Ama ilk 30 saniyede kalp masajına başlarsak, zaten beş-on saniye önce nefes aldığı için kanındaki oksijen yüksek oranda oluyor. Masajla da dolaşım sağlanıyor. Belki bilinci gelmiyor ama hayati organlara, beyne kan gidiyor.
Beyni ilk üç dakikada hasar görecekten, sadece kalp masajıyla 30 dakikada hasar görmeye başlıyor.”
‘Hayat öpücüğü’ne gerek yok!
‘Hayat öpücüğü’ yani suni teneffüs terk edildi. 13 yaş ve üzerindeki herkese sadece kalp masajı uygulanması öneriliyor. Ancak bebekler ve 13 yaşından küçük çocuklarda suni teneffüs önemini koruyor.
Sadece kalp masajıyla bile hastaya bir miktar teneffüs yaptırılıyor.
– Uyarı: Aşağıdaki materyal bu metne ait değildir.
Context: an optimization exercise on an open-source flow, tuned for small area, a short achievable clock period and few clock cycles per item. The choices shown serve that exercise and are no tape-out recipe. Where RTL was checked, it was by simulation tests only, not by an equivalence proof against the original. No activity file was given, so power comes from the tool's default toggle rates.

==> module masked_byte_pattern_search, before the edit <==
module masked_byte_pattern_search (
  input  wire          clk_i,
  input  wire          rst_ni,
  input  wire          cfg_we_i,
  input  wire [5:0]    cfg_pattern_length_i,
  input  wire          in_valid_i,
  output logic         in_ready_o,
  input  wire          mode_i,
  input  wire [4:0]    element_index_i,
  input  wire [7:0]    byte_value_i,
  input  wire          wildcard_req_i,
  input  wire          last_byte_i,
  output logic         out_valid_o,
  input  wire          out_ready_i,
  output logic         found_o,
  output logic [15:0]  match_offset_o
);
  localparam int unsigned PatternMax = 32;
  localparam int unsigned IdxW       = 5;
  localparam int unsigned ByteW      = 8;
  localparam int unsigned CountW     = 16;
  localparam logic        ModeScan   = 1'b1;
  logic [5:0]        len_q;
  logic              busy_q;
  logic              in_valid_q, b_scan_q, b_last_q;
  logic              closed_q;    
  logic              rep_q;       
  logic              en_q;        
  logic [CountW-1:0] off_q;       
  logic              out_valid_q, found_q;
  logic              accept, exec, scan, match, hit;
  logic              rep_cur, en_cur, sat;
  logic [CountW-1:0] off_cur;
  logic [CountW:0]   off_inc;
  logic [CountW-1:0] sat_val;
  logic [PatternMax*ByteW-1:0] pat_row;
  logic [PatternMax-1:0]       wild_row;
  always_ff @(posedge clk_i or negedge rst_ni) begin
    if (!rst_ni) begin
      len_q <= 6'd1;
    end else if (cfg_we_i) begin
      if (cfg_pattern_length_i[5]) begin
        len_q <= 6'(PatternMax);
      end else if (cfg_pattern_length_i[4:0] == '0) begin
        len_q <= 6'd1;
      end else begin
        len_q <= cfg_pattern_length_i;
      end
    end
  end
  assign exec       = in_valid_q && (!out_valid_q || out_ready_i);
  assign in_ready_o = !busy_q || out_ready_i;
  assign accept     = in_valid_i && in_ready_o;
  assign scan       = exec && (b_scan_q == ModeScan);
  always_ff @(posedge clk_i or negedge rst_ni) begin
    if (!rst_ni) begin
      in_valid_q <= 1'b0;
    end else begin
      in_valid_q <= in_valid_d;
    end
  end
  always_ff @(posedge clk_i) begin
    if (accept) begin
      b_scan_q <= mode_i;
      b_last_q <= last_byte_i;
    end
  end
  mbps_pattern_store #(
    .PatternMax (PatternMax),
    .IdxW       (IdxW),
    .ByteW      (ByteW)
  ) u_store (
    .clk_i        (clk_i),
    .load_write_i (accept && (mode_i != ModeScan)),
    .load_idx_i   (element_index_i),
    .load_data_i  (byte_value_i),
    .load_wild_i  (wildcard_req_i),
    .pat_o        (pat_row),
    .wild_o       (wild_row)
  );
  mbps_window_match #(
    .PatternMax (PatternMax),
    .IdxW       (IdxW),
    .ByteW      (ByteW)
  ) u_window (
    .clk_i   (clk_i),
    .shift_i (accept && (mode_i == ModeScan)),
    .len_i   (len_q),
    .data_i  (byte_value_i),
    .pat_i   (pat_row),
    .wild_i  (wild_row),
    .match_o (match)
  );
  always_comb begin
    sat_val = ~{10'd0, len_q};
    off_inc = {1'b0, off_q} + (CountW + 1)'(1);
    sat     = en_q && (off_q == sat_val);
    if (closed_q) begin
      rep_cur = 1'b0;
      en_cur  = (len_q == 6'd1);
      off_cur = CountW'(1) - CountW'(len_q);
    end else begin
      rep_cur = rep_q;
      en_cur  = en_q || off_inc[CountW];
      off_cur = (rep_q || sat) ? off_q : off_inc[CountW-1:0];
    end
    hit = !rep_cur && en_cur && match;
  end
  logic in_valid_d, out_valid_d;
  assign in_valid_d  = in_ready_o ? in_valid_i : in_valid_q;
  assign out_valid_d = exec ? (scan && (hit || (b_last_q && !rep_cur)))
                            : (out_valid_q && !out_ready_i);
  always_ff @(posedge clk_i or negedge rst_ni) begin
    if (!rst_ni) begin
      busy_q <= 1'b0;
    end else begin
      busy_q <= in_valid_d && out_valid_d;
    end
  end
  always_ff @(posedge clk_i or negedge rst_ni) begin
    if (!rst_ni) begin
      closed_q    <= 1'b1;
      out_valid_q <= 1'b0;
    end else begin
      if (scan) begin
        closed_q <= b_last_q;
      end
      out_valid_q <= out_valid_d;
    end
  end
  always_ff @(posedge clk_i) begin
    if (scan) begin
      rep_q   <= rep_cur || hit;
      en_q    <= en_cur;
      off_q   <= (b_last_q && !rep_cur && !hit) ? '0 : off_cur;
      found_q <= hit;
    end
  end
  assign out_valid_o    = out_valid_q;
  assign found_o        = found_q;
  assign match_offset_o = off_q;
endmodule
Kalbe basınç uygulandığında hava veriyor, bırakıldığında da pasif olarak hava (oksijen) alıyor.
Elektroşokun önemi
Kalp durduğunda, filmlerde gördüğümüz gibi ritim direkt ‘düz çizgi‘ çizmez. Ventriküler fibrilasyon (anormal kalp ritmi ) denilen durum olur.
Vural bu ‘kaba dalgalanma‘ların, defibrilatörle normal ritme çevrilebildiğini söyledi:
“Kalp masajına erken başlanırsa ritm kaba dalgada kalıyor. Kaba dalgada elektroşok uygularsak kalbi yeniden çalıştırabiliriz.
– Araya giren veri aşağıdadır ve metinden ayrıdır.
From an optimization exercise on the open Yosys and OpenROAD flow, aimed at small area and a short achievable clock period; shortcuts taken in it are not production practice. Function was checked by simulation only, so behaviour that the tests miss may differ from the original. Power is estimated from default activity; no workload was simulated.

==> maple <==
==> flow/design.v (excerpt) <==
module alu_top (
  input  wire        clk,
  input  wire        rst,
  input  wire        en,
  input  wire [70:0] req,
  output wire [15:0] res,
  output wire [3:0]  flags,
  output wire        done
);
  wire [5:0]  opcode = req[70:65];
  wire [15:0] acc    = req[64:49];
  wire [15:0] x      = req[48:33];
  wire [15:0] y      = req[32:17];
  wire [15:0] imm    = req[16:1];
  wire        ra     = req[0];
  wire [15:0] reg_word, m2, a, b, bx;
  wire        cin;
  wire [15:0] pr, gn, sum, prod, shift_val;
  wire        add_cout, add_ovf, mul_ovf, prod_zero;
  operand_select operand_select_inst (
    .opcode   (opcode),
    .acc      (acc),
    .x        (x),
    .y        (y),
    .imm      (imm),
    .ra       (ra),
    .reg_word (reg_word),
    .m2       (m2),
    .a        (a),
    .b        (b),
    .bx       (bx),
    .cin      (cin)
  );
  arith_unit arith_unit_inst (
    .a         (a),
    .bx        (bx),
    .cin       (cin),
    .reg_word  (reg_word),
    .m2        (m2),
    .pr        (pr),
    .gn        (gn),
    .sum       (sum),
    .add_cout  (add_cout),
    .add_ovf   (add_ovf),
    .prod      (prod),
    .prod_zero (prod_zero),
    .mul_ovf   (mul_ovf)
  );
  bitwise_unit bitwise_unit_inst (
    .opcode    (opcode),
    .a         (a),
    .b         (b),
    .shift_val (shift_val)
  );
  result_register result_register_inst (
    .clk       (clk),
    .rst       (rst),
    .en        (en),
    .opcode    (opcode),
    .pr        (pr),
    .gn        (gn),
    .sum       (sum),
    .add_cout  (add_cout),
    .add_ovf   (add_ovf),
    .prod      (prod),
    .prod_zero (prod_zero),
    .mul_ovf   (mul_ovf),
    .shift_val (shift_val),
    .res       (res),
    .flags     (flags),
    .done      (done)
  );
endmodule
clock: 11.5 ns
lec_check: 0
abc_area: 1
cap_margin: 20
core_margin: 2
core_utilization: 40
setup_slack_margin: 5
slew_margin: 20
standard.sh (not shown) runs the stock make flow with config.mk's settings and CLKGATE_MAP_FILE= SYNTH_SCRIPT=/design/flow/synth_recipe.tcl, a recipe that flattens the netlist after the stock synthesis.
==> flow/flow/run.sh <==
#!/bin/bash
# The standard layout, with synthesis left to ABC alone: no full-adder
# extraction, so ABC sees (and times) the adder and multiplier logic whole.
set -euo pipefail
bash standard.sh ADDER_MAP_FILE= finish > standard.log 2>&1
==> tundra (differences from maple) <==
==> flow/flow/run.sh (replaced) <==
#!/bin/bash
# The standard layout with two changes: synthesis without full-adder
# extraction (ABC then sees and times the adder and multiplier logic whole),
# and the port buffers made from buf_1 rather than the delay cell
# buffer_ports picks by default; after global routing, cells on the 30% least critical paths are downsized (RECOVER_POWER).
set -euo pipefail
bash standard.sh ADDER_MAP_FILE= "BUFFER_PORTS_ARGS=-buffer_cell sky130_fd_sc_hd__buf_1" RECOVER_POWER=30 finish > standard.log 2>&1
- CORE_UTILIZATION: 40 -> 60
- PLACE_DENSITY: unset -> 0.75
==> xenon (differences from maple) <==
==> flow/flow/run.sh (replaced) <==
#!/bin/bash
# The standard layout with two changes: synthesis without full-adder
# extraction (ABC then sees and times the adder and multiplier logic whole),
# and the port buffers made from buf_1 rather than the delay cell
# buffer_ports picks by default.
set -euo pipefail
bash standard.sh ADDER_MAP_FILE= "BUFFER_PORTS_ARGS=-buffer_cell sky130_fd_sc_hd__buf_1" finish > standard.log 2>&1
- CORE_UTILIZATION: 40 -> 70
- PLACE_DENSITY: unset -> 0.9
==> summary.txt <==
metric                                                                    maple                   tundra                    xenon
Fraction of area in clock buffers and inverters                        0.006344                 0.007139                 0.007132
Inverters                                                                   318                      315                      317
Share of the clock period used by the worst path                         0.5482                   0.5311                   0.5439
Multi-input logic portion of the cell area                               0.7012                   0.7687                   0.7696
GRT Overall Usage                                                        0.3034                   0.4051                   0.4624
Met1 usage in global routing                                             0.3776                   0.4988                   0.5631
Worst IR drop on VDD                                                   96.07 uV                 111.6 uV                 363.6 uV
Non-filler instance count after layout                                    2,623                    2,472                    2,435
Met2 Usage GRT                                                           0.5197                   0.6740                   0.7359
Run status                                              complete, no violations  complete, no violations  complete, no violations
Total power after layout                                               1.451 mW                 1.365 mW                 1.426 mW
Logic pwr share                                                           0.893                    0.887                    0.892
Instance count after placement with tap cells included                    2,559                    2,451                    2,406
Die height                                                             165.4 um                 135.8 um                 126.0 um
Critical path data arrival time                                         6.51 ns                  6.31 ns                  6.46 ns
Part of the power in the clock network                                    0.051                    0.054                    0.051
Die X                                                                  165.4 um                 135.8 um                 126.0 um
Ambulansla elektroşok geldiğinde kalp yeniden çalışır.
Beyin oksijensiz kalmadığı için bitkisel hayata girme, koma vs. gelişmez. Hasta 24 saatte kendine gelir, hayata döner.
Eğer ortamda otomatik elektroşok cihazı varsa uygulandığı anda hasta nefes almaya başlar, ayılır, konuşur. Ambulansa kalbi çalışır, nefes alır şekilde teslim edilir.
Otomatik elektro şok cihazlarının çok daha yaygın olması gerekiyor.”